= Problem details =
Given the entries that follow, write out exactly the lines starting at the one containing "r2r_cells: 0" and ending at the one containing "start_util: 0.531", both ends included, and only those.
____
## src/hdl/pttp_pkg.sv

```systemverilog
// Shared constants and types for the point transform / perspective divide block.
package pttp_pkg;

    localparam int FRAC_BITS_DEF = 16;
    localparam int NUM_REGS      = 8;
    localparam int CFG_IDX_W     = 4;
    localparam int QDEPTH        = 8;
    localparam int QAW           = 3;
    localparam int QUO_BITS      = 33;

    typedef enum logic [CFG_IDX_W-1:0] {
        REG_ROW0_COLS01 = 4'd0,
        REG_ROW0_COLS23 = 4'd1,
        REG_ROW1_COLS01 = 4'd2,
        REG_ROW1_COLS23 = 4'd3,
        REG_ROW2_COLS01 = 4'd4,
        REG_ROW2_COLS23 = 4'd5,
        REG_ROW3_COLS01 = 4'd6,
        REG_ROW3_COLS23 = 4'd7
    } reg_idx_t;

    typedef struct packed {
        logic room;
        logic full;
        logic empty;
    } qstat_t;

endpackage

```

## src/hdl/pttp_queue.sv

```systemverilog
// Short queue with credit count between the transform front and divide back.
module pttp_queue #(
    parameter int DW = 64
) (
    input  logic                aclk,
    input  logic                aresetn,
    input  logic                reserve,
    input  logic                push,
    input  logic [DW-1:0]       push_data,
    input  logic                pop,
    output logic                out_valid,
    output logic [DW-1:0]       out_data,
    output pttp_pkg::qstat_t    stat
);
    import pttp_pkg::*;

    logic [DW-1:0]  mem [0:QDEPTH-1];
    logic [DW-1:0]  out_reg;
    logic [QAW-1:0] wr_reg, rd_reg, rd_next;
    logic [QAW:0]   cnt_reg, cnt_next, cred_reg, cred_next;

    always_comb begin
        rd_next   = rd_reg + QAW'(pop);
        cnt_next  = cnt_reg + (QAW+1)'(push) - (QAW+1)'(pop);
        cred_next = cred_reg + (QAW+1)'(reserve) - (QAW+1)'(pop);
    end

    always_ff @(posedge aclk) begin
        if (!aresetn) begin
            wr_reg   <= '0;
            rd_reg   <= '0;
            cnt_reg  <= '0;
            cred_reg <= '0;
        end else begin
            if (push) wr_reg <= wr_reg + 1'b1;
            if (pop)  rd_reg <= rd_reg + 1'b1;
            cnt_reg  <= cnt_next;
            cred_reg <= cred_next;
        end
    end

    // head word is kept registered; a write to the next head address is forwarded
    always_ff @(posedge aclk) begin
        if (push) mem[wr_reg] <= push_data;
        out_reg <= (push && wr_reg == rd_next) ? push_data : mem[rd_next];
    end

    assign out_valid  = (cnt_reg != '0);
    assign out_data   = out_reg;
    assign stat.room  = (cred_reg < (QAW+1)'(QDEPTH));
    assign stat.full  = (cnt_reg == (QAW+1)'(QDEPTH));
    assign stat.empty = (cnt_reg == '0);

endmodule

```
____
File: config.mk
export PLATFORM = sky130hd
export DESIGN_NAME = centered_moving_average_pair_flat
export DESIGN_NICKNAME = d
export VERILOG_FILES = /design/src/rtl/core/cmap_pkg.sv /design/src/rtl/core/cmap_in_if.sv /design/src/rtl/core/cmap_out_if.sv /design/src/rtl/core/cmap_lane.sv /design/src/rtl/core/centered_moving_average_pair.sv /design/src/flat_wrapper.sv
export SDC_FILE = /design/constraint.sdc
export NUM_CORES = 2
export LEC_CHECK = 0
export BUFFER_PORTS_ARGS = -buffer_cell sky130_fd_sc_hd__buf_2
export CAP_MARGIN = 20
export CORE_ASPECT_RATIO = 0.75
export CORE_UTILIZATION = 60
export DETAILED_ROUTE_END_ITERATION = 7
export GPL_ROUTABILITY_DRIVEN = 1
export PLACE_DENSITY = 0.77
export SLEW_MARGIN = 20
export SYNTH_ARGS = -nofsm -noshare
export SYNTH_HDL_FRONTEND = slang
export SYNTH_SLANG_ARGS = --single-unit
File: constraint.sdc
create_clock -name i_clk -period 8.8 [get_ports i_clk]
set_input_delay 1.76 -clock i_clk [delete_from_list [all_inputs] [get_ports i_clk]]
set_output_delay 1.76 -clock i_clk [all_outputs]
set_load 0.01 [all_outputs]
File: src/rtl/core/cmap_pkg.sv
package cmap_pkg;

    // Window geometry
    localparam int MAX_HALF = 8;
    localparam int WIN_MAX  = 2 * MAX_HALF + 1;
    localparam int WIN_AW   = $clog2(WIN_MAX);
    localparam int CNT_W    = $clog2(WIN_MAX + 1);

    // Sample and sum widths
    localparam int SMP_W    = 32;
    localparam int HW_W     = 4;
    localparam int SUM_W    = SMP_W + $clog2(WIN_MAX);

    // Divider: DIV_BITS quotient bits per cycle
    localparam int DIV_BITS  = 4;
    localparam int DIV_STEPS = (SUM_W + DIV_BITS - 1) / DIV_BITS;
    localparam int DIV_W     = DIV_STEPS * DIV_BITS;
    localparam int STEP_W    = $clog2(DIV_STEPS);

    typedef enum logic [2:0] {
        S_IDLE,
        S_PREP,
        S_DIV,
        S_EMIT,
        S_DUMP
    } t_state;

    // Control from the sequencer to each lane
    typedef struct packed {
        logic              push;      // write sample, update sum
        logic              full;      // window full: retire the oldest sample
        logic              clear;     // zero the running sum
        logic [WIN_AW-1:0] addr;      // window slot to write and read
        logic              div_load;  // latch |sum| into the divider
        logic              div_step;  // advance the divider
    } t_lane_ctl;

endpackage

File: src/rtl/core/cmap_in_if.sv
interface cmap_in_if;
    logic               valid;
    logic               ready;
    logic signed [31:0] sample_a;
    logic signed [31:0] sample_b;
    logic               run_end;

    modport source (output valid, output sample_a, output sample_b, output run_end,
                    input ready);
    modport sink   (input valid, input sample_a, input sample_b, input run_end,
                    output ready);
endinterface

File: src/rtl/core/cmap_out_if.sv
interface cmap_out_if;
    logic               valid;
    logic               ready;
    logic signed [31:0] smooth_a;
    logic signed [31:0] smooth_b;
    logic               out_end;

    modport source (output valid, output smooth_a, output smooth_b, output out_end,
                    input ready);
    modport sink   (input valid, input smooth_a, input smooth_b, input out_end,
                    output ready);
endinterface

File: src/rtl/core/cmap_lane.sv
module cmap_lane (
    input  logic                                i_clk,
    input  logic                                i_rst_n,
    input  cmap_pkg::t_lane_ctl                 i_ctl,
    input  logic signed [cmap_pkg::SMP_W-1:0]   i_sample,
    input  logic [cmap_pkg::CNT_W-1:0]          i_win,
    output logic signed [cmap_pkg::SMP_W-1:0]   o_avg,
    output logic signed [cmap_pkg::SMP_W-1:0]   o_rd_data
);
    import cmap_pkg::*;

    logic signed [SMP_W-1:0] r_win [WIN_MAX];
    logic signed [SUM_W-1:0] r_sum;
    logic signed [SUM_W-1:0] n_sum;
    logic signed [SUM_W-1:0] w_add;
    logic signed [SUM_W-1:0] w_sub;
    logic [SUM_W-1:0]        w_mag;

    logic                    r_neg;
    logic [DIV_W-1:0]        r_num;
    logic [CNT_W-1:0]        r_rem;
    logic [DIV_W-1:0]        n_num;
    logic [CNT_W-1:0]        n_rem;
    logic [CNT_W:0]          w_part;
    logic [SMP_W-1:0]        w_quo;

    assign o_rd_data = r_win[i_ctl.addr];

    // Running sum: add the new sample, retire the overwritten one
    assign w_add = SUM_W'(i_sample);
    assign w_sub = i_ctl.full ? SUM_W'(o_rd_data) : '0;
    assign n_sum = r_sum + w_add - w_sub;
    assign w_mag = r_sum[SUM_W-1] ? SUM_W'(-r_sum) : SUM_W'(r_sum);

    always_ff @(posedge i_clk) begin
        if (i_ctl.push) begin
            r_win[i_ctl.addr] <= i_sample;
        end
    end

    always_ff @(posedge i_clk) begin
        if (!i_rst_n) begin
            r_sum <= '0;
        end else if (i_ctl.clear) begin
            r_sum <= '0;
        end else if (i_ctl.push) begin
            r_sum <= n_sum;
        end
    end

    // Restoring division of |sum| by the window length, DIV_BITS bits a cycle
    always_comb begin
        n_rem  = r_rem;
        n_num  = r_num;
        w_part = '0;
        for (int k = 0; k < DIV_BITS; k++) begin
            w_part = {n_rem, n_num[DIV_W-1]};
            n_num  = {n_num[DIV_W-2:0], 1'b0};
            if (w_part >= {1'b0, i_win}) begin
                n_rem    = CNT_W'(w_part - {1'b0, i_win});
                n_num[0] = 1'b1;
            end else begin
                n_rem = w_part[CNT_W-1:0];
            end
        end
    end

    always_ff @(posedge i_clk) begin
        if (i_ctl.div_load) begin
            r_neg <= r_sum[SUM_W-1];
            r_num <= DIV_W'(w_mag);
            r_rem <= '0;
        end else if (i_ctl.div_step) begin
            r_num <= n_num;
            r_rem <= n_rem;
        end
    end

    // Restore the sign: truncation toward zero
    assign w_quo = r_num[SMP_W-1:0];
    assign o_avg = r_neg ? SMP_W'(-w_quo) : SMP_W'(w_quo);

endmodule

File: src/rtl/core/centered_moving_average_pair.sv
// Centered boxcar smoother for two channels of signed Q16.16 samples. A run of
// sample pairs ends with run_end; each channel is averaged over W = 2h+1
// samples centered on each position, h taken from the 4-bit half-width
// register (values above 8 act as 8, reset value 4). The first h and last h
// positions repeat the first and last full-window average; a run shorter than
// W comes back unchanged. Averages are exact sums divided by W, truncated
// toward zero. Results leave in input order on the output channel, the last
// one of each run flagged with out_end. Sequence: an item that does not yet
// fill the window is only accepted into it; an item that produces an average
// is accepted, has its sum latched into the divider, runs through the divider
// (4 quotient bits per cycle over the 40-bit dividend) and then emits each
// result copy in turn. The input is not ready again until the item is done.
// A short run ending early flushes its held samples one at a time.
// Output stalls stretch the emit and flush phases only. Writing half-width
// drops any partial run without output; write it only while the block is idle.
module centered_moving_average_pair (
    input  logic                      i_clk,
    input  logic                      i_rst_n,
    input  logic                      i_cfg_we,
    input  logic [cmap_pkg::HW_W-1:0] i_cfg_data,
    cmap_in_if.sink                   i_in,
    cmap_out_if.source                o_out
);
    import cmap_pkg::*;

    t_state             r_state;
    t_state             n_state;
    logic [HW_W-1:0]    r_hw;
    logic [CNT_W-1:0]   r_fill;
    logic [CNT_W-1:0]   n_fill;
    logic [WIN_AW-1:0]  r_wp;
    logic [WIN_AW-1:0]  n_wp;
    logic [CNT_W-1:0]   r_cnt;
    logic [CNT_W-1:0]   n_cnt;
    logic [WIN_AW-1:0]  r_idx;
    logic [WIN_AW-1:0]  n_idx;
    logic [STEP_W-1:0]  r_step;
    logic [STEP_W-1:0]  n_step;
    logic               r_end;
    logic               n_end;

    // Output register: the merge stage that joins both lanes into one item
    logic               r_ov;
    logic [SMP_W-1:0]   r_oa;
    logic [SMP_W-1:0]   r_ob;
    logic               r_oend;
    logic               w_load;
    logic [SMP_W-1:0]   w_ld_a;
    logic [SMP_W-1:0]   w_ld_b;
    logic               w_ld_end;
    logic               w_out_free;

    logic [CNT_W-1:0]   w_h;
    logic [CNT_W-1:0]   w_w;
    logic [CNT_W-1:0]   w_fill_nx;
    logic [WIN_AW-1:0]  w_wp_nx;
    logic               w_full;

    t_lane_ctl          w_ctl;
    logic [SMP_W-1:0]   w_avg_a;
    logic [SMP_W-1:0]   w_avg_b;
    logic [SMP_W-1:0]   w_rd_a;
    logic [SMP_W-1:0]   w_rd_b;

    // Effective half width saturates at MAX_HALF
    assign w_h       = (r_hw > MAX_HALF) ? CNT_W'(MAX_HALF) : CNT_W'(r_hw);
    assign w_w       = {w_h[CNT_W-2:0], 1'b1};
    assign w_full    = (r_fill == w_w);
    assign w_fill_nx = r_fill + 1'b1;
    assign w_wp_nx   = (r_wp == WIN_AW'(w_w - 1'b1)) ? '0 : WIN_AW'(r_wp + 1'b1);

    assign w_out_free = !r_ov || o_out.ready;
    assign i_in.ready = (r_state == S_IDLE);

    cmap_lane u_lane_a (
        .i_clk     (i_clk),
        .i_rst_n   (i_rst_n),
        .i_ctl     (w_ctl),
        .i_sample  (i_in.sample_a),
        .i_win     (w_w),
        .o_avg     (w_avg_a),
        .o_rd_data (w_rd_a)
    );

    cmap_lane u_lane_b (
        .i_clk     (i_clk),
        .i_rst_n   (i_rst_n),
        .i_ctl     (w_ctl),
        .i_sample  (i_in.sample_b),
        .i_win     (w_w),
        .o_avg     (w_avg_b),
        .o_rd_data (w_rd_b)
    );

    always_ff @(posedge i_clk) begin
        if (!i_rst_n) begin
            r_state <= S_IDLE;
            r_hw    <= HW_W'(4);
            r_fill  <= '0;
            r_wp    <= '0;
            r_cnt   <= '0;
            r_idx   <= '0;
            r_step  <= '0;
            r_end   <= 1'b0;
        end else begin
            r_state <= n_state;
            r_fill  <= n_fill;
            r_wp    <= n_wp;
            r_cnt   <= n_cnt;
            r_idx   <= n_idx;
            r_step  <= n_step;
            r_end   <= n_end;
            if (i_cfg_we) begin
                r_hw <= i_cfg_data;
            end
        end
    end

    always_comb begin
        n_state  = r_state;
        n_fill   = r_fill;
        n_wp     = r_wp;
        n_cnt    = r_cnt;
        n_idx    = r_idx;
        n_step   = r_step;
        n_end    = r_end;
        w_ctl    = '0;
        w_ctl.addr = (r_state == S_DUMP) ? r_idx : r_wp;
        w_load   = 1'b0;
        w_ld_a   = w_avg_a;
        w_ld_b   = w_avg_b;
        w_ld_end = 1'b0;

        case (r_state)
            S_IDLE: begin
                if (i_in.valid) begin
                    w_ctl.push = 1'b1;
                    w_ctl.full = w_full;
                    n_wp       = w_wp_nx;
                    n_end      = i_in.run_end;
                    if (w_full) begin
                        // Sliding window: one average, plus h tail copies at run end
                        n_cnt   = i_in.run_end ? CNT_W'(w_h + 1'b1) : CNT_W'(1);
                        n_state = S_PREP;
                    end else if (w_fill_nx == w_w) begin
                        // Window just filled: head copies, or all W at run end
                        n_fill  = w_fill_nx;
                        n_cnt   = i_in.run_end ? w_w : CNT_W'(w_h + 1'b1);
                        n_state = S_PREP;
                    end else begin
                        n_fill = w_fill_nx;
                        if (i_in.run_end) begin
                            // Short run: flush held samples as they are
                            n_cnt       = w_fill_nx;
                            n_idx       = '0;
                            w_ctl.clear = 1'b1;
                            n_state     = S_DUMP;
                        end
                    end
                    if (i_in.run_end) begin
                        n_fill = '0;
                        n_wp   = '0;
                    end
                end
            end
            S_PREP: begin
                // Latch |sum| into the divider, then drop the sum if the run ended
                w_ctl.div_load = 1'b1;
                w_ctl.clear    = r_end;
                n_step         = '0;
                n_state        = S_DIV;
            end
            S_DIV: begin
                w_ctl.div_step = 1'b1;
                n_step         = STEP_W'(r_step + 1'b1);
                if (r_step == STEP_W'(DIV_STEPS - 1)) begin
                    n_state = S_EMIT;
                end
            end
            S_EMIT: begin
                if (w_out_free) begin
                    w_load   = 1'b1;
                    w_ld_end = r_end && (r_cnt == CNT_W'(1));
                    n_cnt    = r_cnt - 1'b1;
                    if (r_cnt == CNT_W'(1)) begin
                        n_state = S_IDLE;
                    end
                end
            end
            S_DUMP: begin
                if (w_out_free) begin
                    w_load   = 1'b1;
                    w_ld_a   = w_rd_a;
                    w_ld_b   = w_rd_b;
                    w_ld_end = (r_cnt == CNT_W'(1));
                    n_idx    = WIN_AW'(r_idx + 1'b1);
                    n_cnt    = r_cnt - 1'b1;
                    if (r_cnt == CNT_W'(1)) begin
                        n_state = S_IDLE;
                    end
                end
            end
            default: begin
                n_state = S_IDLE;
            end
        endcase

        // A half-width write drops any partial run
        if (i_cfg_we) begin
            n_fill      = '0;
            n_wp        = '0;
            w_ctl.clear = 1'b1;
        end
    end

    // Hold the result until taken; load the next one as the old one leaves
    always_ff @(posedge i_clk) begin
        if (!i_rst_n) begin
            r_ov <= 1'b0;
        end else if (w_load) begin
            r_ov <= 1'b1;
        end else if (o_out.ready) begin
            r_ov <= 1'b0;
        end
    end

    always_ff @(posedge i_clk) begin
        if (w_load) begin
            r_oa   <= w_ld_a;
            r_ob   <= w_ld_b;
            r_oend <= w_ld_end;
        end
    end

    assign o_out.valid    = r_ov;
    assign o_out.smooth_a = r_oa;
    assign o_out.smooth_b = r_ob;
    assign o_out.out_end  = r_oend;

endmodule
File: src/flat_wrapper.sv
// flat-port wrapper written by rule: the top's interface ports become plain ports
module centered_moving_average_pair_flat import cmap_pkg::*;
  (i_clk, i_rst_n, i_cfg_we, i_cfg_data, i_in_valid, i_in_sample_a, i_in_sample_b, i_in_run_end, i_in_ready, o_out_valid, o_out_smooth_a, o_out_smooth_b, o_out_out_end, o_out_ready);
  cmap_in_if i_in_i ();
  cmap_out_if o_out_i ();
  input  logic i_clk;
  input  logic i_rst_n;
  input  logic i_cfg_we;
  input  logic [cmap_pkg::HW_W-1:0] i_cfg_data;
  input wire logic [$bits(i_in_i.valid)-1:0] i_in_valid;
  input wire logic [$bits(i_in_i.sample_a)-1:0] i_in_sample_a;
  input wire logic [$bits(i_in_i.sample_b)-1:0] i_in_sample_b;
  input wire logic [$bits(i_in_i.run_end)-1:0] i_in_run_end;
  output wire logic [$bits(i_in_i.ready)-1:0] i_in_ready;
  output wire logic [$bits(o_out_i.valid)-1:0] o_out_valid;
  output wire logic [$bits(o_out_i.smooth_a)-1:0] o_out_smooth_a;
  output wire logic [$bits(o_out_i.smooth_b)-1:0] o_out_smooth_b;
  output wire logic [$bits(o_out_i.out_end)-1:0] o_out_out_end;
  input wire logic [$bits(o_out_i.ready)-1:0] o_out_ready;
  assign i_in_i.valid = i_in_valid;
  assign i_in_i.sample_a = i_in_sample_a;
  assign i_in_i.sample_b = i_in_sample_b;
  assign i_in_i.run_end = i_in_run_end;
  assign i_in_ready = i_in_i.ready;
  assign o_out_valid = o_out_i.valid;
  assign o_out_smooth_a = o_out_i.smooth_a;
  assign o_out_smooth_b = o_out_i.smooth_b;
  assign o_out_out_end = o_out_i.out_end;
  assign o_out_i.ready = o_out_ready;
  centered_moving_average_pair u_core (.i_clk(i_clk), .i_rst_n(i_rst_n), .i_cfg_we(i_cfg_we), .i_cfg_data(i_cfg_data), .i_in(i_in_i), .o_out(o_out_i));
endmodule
____
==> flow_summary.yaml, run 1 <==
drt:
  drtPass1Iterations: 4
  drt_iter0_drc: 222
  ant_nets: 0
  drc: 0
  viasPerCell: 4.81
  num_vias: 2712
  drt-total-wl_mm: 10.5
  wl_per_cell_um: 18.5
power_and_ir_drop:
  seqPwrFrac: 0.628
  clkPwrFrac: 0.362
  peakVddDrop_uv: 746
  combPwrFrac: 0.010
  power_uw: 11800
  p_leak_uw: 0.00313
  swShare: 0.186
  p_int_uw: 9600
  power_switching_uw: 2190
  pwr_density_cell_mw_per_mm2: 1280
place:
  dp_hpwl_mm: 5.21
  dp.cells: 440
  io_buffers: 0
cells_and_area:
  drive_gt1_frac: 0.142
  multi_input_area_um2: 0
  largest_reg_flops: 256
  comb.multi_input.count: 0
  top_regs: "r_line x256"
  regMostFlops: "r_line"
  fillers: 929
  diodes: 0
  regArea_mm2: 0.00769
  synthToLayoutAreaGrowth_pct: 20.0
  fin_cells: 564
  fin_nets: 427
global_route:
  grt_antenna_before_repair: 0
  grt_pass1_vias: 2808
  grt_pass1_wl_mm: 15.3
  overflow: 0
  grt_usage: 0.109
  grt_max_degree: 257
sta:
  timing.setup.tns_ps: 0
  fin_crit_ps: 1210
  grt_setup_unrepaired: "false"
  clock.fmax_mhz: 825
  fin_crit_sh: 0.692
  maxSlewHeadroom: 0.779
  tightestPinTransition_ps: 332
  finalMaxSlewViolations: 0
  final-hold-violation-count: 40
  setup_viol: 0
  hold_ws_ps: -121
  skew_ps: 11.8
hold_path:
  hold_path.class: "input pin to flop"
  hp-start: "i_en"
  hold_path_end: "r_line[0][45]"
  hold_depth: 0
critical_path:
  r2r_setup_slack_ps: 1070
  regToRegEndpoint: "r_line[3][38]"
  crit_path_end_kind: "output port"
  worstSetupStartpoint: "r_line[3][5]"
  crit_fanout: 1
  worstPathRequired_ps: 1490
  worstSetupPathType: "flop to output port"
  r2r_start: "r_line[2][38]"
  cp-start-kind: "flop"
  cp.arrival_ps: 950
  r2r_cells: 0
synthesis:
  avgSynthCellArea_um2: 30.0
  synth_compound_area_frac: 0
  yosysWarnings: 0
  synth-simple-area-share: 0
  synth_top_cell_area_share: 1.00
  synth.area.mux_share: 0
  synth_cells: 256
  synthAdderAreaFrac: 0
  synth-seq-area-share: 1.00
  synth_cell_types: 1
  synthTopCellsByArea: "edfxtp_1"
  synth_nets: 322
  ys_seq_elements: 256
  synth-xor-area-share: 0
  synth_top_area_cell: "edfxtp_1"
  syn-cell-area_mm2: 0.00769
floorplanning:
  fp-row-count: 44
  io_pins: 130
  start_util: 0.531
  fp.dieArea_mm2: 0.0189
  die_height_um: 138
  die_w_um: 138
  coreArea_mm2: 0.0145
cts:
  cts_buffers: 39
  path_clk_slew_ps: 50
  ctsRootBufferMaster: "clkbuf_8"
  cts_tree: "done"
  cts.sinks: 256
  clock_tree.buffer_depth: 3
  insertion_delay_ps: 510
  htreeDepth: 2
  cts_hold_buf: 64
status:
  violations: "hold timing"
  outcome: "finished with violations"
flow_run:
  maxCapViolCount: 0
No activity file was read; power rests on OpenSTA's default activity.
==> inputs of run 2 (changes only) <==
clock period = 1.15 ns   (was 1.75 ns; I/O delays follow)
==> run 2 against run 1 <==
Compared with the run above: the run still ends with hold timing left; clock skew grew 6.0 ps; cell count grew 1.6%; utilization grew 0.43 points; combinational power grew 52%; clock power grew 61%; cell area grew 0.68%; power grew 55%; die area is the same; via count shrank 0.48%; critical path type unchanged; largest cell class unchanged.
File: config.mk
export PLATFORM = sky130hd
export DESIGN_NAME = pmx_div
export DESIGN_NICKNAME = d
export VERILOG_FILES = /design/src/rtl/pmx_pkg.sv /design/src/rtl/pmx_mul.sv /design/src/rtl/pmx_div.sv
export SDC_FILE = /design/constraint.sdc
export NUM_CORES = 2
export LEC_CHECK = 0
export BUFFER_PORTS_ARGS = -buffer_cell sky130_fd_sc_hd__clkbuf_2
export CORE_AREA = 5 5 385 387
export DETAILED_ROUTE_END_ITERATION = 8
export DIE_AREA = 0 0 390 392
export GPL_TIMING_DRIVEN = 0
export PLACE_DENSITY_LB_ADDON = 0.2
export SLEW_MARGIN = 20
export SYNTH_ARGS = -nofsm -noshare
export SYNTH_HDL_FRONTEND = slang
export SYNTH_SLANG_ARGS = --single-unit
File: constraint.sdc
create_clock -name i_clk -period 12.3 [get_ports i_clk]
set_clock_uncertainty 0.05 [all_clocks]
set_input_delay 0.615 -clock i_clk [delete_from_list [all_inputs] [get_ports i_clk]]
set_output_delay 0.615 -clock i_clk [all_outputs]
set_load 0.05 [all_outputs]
____
= Response to this exercise =
  r2r_cells: 0
synthesis:
  avgSynthCellArea_um2: 30.0
  synth_compound_area_frac: 0
  yosysWarnings: 0
  synth-simple-area-share: 0
  synth_top_cell_area_share: 1.00
  synth.area.mux_share: 0
  synth_cells: 256
  synthAdderAreaFrac: 0
  synth-seq-area-share: 1.00
  synth_cell_types: 1
  synthTopCellsByArea: "edfxtp_1"
  synth_nets: 322
  ys_seq_elements: 256
  synth-xor-area-share: 0
  synth_top_area_cell: "edfxtp_1"
  syn-cell-area_mm2: 0.00769
floorplanning:
  fp-row-count: 44
  io_pins: 130
  start_util: 0.531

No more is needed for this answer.